Painting by Edgar Degas

Before the Race (1882–1884) is a painting by Impressionist painter, Edgar Degas, who began painting scenes with horses in the 1860s.

==History==
Horse racing became a popular pastime in 19th century France under Louis Philippe I and Napoleon III. Degas began admiring horses while visiting friends in Normandy. Over the course of his career it is reported that he created 45 oils, 20 pastels, 250 drawings, and 17 sculptures related to horses. Degas was eager to know horses in anatomical detail. As a student, Degas had filled his notebooks with drawings of horses. During a tour of breeding farms with Paul Valpincon and after exposure to horse races, Degas appreciated the movement of the horses and the colors of the jockeys uniforms. He wanted to make his paintings seem spontaneous as if he'd captured a passing moment. Before the Race is one of three identically titled paintings from the early 1880s. One was purchased in 1881 by David W. T. Cargill through Alexander Reid (who was dealer for much of Degas' work) for £2100.

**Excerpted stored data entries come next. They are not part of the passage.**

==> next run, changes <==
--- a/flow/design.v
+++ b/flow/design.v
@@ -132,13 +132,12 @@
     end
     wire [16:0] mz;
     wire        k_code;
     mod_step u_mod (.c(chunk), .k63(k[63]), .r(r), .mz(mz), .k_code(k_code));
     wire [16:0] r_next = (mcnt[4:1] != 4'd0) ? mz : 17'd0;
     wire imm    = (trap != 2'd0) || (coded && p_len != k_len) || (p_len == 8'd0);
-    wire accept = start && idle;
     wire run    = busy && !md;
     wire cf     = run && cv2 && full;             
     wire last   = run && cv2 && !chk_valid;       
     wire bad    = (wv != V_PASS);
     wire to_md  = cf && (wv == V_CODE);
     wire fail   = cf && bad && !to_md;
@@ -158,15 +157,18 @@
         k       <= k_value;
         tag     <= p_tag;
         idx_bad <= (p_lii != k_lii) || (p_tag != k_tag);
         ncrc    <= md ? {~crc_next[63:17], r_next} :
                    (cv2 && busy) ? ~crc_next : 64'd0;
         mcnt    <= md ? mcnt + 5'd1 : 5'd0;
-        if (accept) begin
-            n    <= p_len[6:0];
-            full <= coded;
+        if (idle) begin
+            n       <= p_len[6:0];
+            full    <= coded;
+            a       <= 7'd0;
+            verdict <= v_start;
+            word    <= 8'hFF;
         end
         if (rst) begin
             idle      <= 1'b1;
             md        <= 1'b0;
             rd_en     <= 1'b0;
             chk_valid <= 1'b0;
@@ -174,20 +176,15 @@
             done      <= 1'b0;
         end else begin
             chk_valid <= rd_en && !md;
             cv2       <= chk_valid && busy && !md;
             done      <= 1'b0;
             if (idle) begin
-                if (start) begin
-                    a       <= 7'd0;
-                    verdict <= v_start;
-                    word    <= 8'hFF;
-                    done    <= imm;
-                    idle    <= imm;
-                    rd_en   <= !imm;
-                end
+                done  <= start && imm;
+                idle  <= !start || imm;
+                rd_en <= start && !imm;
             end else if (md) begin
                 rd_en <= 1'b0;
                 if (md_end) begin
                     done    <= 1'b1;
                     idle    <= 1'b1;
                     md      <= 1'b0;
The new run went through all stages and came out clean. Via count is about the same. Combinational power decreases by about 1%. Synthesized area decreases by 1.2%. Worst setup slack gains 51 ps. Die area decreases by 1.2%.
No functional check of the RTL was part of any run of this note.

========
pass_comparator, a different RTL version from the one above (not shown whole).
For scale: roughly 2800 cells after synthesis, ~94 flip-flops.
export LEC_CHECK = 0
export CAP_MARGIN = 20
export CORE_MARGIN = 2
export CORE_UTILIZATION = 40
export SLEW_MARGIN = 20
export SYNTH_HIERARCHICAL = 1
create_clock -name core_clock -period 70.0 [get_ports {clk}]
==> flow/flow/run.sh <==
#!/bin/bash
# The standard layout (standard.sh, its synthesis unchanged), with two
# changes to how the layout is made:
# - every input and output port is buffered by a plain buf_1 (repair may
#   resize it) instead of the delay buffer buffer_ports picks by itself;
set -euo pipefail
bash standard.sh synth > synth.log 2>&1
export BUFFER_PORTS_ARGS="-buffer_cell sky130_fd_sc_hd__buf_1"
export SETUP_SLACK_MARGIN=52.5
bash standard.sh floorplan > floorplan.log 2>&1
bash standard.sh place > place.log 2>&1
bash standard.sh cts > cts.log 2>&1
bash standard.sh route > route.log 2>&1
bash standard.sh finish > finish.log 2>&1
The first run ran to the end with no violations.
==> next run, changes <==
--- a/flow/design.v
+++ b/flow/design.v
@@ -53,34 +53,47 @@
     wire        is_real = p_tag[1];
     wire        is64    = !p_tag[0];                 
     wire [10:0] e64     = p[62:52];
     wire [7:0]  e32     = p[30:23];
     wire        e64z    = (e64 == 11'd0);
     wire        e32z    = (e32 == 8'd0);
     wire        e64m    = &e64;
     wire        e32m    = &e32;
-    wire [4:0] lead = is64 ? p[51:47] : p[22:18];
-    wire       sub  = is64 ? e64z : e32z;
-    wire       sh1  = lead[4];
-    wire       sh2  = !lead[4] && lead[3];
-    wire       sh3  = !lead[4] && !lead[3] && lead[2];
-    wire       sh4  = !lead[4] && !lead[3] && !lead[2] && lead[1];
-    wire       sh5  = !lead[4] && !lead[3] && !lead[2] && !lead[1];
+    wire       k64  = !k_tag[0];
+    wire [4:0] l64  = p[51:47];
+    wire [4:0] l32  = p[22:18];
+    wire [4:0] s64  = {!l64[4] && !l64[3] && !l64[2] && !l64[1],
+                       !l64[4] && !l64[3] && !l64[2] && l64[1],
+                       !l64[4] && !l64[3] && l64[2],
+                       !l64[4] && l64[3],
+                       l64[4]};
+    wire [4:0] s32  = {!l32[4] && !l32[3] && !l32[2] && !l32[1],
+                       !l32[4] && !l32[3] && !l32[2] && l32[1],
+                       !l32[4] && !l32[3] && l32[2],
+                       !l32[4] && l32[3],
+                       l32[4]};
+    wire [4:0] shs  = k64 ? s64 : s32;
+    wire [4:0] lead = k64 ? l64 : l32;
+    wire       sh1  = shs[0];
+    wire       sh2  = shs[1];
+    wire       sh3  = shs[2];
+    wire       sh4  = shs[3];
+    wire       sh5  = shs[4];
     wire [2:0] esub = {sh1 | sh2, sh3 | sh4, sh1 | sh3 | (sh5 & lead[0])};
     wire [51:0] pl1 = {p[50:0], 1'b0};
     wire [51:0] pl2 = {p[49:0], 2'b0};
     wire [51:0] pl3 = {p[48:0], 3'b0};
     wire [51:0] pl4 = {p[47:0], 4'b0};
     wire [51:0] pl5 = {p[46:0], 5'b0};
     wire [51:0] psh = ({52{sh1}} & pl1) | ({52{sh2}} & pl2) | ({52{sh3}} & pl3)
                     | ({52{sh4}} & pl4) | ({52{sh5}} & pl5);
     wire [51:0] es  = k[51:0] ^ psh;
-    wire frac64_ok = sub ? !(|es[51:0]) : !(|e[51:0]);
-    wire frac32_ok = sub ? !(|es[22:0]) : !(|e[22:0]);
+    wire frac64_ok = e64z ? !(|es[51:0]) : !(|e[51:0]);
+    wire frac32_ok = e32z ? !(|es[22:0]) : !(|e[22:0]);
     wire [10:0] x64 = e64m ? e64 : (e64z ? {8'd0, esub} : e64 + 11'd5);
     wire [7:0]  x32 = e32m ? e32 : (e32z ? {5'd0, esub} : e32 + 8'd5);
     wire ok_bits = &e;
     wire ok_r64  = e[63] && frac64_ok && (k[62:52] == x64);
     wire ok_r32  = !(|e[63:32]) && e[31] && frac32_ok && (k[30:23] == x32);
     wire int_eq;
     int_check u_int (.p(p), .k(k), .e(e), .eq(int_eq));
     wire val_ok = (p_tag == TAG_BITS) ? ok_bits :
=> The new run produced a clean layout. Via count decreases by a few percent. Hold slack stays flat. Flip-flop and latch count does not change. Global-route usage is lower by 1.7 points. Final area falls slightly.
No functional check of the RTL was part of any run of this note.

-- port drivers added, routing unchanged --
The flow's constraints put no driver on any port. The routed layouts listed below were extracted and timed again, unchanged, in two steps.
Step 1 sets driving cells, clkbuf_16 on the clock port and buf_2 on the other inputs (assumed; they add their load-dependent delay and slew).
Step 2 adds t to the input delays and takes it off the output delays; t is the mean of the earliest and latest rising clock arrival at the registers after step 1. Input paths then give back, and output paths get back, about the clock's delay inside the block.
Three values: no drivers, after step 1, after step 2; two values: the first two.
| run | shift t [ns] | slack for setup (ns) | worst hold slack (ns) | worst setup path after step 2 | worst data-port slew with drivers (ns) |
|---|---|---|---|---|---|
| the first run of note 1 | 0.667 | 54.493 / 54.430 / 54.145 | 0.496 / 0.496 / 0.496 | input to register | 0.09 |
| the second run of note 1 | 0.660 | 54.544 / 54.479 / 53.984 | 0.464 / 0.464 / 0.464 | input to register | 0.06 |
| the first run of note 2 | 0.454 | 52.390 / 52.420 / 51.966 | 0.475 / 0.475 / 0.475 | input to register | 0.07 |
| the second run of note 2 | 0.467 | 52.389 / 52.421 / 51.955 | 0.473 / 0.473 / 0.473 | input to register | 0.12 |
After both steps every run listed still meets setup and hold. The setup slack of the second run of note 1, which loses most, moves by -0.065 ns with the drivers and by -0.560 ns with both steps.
What follows belongs to an exercise in optimizing a design on an open flow for small area, a short achievable clock period and few clock cycles per item; a production flow would make more cautious choices.
Only simulation tests tie the RTL to the original design; equivalence was not proved.

==> flow/design.v (outline; a module is shown in full before it is edited, if it fits) <==
// module loop_pv: 1408 lines
// module bk_add: 41 lines
// module bk_add2: 44 lines
module loop_pv (
    input  wire         clk,
    input  wire         rst,
    input  wire [511:0] coef_c,
    input  wire [79:0]  coef_s,
    input  wire [1:0]   bq_en,
    input  wire [30:0]  ilim,
    input  wire [31:0]  fe_max,
    input  wire         start,
    input  wire         pos_en,
    input  wire [63:0]  p_set,      
    input  wire [63:0]  pos_fb,     
    input  wire [63:0]  v_set,      
    input  wire [63:0]  a_set,      
    input  wire [31:0]  v_fb,       
    output reg          ready,
    output reg          done,
    output reg  [31:0]  ep,
    output reg  [31:0]  vref,
    output reg  [31:0]  iqref,
    output reg          sat,
    output reg          sat_evt,
    output reg          fe
);
  // ...
==> flow/flow/run.sh <==
#!/bin/bash
# The standard layout (the standard.sh: standard synthesis, then ORFS to
# the final layout), with one change: the port buffers that global placement
# inserts on every input and output are sky130_fd_sc_hd__buf_1 instead of the
# default choice. The make output goes to standard.log; ORFS writes each
# step's log under orfs/logs/.
set -euo pipefail
bash standard.sh "BUFFER_PORTS_ARGS=-buffer_cell sky130_fd_sc_hd__buf_1" finish > standard.log 2>&1
==> flow/standard.sh <==
#!/bin/bash
# synth_recipe.tcl (not shown) runs the flow's synth.tcl, then flattens the netlist and writes it again
# the make line also repeats each setting of config.mk as NAME=value (left out here)
make -C /OpenROAD-flow-scripts/flow DESIGN_CONFIG=/design/flow/config.mk WORK_HOME=/design/flow/orfs CLKGATE_MAP_FILE= SYNTH_SCRIPT=/design/flow/synth_recipe.tcl "${@:-finish}"
==> flow/config.mk <==
export PLATFORM = sky130hd
export DESIGN_NAME = loop_pv
export DESIGN_NICKNAME = loop_pv
export VERILOG_FILES = /design/flow/design.v
export SDC_FILE = /design/flow/constraint.sdc
export NUM_CORES = 4
export LEC_CHECK = 0
export ABC_AREA = 1
export CAP_MARGIN = 20
export CORE_MARGIN = 2
export CORE_UTILIZATION = 40
export SLEW_MARGIN = 20
==> flow/constraint.sdc <==
create_clock -name core_clock -period 50.0 [get_ports {clk}]
set_input_delay 10.0000 -clock core_clock [delete_from_list [all_inputs] [get_ports {clk}]]
set_output_delay 10.0000 -clock core_clock [all_outputs]
set_load 0.01 [all_outputs]
==> impl_metrics.toml, run 1 <==
[sta]
final_hold_viol_count = 0
max_freq_mhz = 84.97
layout_setup_ws_ns = 38.23

[global_route]
grt-busiest-layer = "met2"
grt_overflow = 0
grt_first_pass_wirelength_um = 572900

[placement]
dp.final_hpwl_um = 315300
finalWeightedCongestion = 1.028

[min_path]
hold_start = "ms[2]"
holdPathStages = 0

[outcome]
status = "timing/DRC/antenna clean"

[critical_path]
worstSetupEndpoint = "prod[62]"
critical_path_cell_count = 43

[clock_tree]
postCtsHoldBufs = 0
cts_max_level = 3
post_cts_resized = 0
path_clk_slew_ns = 0.07

[yosys]
synth_top_area_share_pct = 21.56
synth_xor_area_share_pct = 8.043
syn-instance-count = 10760
yosysTopAreaCell = "edfxtp_1"

[drt]
ant_nets = 0

[finish]
final_area_mm2 = 0.1003
buffer_area_share_pct = 5.256
utilization_pct = 45.15
nClkBuffers = 141
multiInputGateArea_mm2 = 0.05325

[floorplanning]
fp.dieH_um = 476.5
core-area_mm2 = 0.2221
Testbench counts, summed over its fixed seeds: cycles 80,436, items 8,000.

During this time Degas was reported to have a full sized stuffed horse in his studio. This version is part of the collection of The Walters Art Museum, the other two are part of the collections of the Clark Art Institute and the Mrs. John Hay Whitney Collection.

==Analysis==
Of the three versions, the Walters' painting most closely resembles a sketch. The setting of the painting is barely suggested and the pigments are thinly applied.

==Off the Wall==
A reproduction of Before the Race was featured in Off the Wall, an open-air exhibition on the streets of Baltimore, Maryland in 2013/2014. It was displayed at the Horse You Came in on Saloon. The original is part of The Walters Art Museum collection, The National Gallery in London began the concept of bringing art out of doors in 2007 and the Detroit Institute of Art introduced the concept in the U.S.. The Off the Wall reproductions of the Walters' paintings are done on weather-resistant vinyl and include a description of the painting and a QR code for smart phones.